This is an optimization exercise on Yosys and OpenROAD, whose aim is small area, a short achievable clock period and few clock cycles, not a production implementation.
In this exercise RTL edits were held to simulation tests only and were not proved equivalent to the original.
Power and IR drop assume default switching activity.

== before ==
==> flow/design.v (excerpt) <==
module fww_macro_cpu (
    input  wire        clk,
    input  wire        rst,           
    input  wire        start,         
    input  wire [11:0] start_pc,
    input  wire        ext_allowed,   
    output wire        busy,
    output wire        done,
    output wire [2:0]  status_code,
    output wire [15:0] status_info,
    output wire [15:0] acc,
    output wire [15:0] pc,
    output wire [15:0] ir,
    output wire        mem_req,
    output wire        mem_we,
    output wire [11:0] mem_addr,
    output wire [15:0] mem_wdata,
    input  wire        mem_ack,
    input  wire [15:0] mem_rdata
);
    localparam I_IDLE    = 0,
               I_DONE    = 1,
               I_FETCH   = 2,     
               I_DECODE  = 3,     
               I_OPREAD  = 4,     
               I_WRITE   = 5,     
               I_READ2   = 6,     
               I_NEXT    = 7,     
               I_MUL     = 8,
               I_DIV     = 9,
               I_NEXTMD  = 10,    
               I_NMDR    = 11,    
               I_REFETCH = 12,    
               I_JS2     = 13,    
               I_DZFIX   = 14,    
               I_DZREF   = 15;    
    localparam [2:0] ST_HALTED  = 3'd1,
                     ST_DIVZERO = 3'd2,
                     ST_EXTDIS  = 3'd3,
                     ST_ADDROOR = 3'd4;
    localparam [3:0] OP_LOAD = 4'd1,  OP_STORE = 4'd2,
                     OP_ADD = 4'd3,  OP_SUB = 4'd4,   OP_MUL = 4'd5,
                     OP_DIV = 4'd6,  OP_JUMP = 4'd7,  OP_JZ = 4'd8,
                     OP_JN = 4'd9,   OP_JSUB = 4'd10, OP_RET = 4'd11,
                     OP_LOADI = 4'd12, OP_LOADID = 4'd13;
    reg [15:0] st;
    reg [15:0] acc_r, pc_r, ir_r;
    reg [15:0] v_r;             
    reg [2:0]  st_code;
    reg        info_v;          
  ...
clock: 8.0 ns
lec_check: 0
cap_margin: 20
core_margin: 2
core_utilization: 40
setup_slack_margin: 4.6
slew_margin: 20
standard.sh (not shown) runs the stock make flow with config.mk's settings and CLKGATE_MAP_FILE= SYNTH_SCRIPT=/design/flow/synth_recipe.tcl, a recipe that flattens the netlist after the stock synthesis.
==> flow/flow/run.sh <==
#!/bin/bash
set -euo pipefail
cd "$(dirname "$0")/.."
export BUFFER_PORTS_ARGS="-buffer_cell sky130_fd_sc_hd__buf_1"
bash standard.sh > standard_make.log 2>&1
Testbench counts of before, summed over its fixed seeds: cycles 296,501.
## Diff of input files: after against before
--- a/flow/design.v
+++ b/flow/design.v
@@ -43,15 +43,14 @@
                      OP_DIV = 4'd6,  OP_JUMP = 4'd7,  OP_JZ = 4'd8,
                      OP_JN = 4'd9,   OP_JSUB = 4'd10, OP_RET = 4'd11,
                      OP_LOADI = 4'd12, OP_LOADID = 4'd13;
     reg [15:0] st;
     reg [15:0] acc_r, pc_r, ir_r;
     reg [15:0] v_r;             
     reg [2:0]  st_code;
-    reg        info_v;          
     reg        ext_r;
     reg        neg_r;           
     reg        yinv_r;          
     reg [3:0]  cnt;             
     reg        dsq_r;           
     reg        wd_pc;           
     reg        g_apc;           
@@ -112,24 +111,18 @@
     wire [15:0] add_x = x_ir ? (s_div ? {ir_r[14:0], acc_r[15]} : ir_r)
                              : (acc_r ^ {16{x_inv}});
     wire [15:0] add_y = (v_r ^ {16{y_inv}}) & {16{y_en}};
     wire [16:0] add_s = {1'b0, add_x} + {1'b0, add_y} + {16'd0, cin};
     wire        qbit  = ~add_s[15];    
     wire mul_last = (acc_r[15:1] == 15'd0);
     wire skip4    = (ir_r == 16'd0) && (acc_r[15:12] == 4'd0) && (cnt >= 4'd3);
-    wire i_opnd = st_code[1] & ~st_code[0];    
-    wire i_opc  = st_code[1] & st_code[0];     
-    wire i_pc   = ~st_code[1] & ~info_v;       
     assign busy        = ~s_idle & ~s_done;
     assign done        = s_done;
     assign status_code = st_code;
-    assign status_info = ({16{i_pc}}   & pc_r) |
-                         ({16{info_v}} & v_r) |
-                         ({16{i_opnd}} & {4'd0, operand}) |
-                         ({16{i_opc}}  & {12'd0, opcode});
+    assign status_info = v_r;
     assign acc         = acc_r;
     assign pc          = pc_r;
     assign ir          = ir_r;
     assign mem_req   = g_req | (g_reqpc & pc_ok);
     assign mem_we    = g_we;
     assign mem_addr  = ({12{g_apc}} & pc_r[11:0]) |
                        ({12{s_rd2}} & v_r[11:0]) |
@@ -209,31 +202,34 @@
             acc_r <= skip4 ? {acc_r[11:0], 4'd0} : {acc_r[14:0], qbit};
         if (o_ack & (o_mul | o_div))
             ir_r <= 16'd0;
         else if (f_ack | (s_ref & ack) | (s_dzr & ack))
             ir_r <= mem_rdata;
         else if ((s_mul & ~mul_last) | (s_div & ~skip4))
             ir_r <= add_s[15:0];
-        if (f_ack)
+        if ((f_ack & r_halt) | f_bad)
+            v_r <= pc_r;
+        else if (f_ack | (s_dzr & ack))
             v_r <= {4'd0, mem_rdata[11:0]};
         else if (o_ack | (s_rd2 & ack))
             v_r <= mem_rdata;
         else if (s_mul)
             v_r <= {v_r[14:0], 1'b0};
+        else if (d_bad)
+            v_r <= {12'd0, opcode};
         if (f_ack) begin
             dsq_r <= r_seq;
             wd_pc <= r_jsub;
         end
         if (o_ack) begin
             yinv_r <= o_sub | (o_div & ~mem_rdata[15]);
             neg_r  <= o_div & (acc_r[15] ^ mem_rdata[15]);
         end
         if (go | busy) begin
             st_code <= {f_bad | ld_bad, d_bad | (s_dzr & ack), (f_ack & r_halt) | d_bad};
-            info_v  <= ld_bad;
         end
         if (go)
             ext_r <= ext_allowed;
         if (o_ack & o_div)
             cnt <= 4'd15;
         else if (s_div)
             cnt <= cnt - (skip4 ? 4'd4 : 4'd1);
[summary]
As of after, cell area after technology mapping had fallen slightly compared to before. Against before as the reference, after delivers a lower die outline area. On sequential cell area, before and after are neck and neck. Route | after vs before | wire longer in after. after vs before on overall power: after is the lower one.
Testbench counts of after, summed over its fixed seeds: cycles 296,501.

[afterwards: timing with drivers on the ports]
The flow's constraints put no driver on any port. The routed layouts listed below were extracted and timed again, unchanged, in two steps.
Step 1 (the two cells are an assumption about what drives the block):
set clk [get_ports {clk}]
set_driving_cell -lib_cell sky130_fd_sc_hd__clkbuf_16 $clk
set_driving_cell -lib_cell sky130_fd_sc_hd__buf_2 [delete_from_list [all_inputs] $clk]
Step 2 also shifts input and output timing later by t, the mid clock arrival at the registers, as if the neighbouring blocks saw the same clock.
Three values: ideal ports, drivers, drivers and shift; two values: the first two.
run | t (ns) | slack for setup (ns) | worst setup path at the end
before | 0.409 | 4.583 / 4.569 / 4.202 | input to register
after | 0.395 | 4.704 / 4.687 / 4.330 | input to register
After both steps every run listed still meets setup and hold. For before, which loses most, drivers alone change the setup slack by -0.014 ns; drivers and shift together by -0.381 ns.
---*---
Copy out each line of the records where the string "bash" appears.

#!/bin/bash
bash standard.sh > standard_make.log 2>&1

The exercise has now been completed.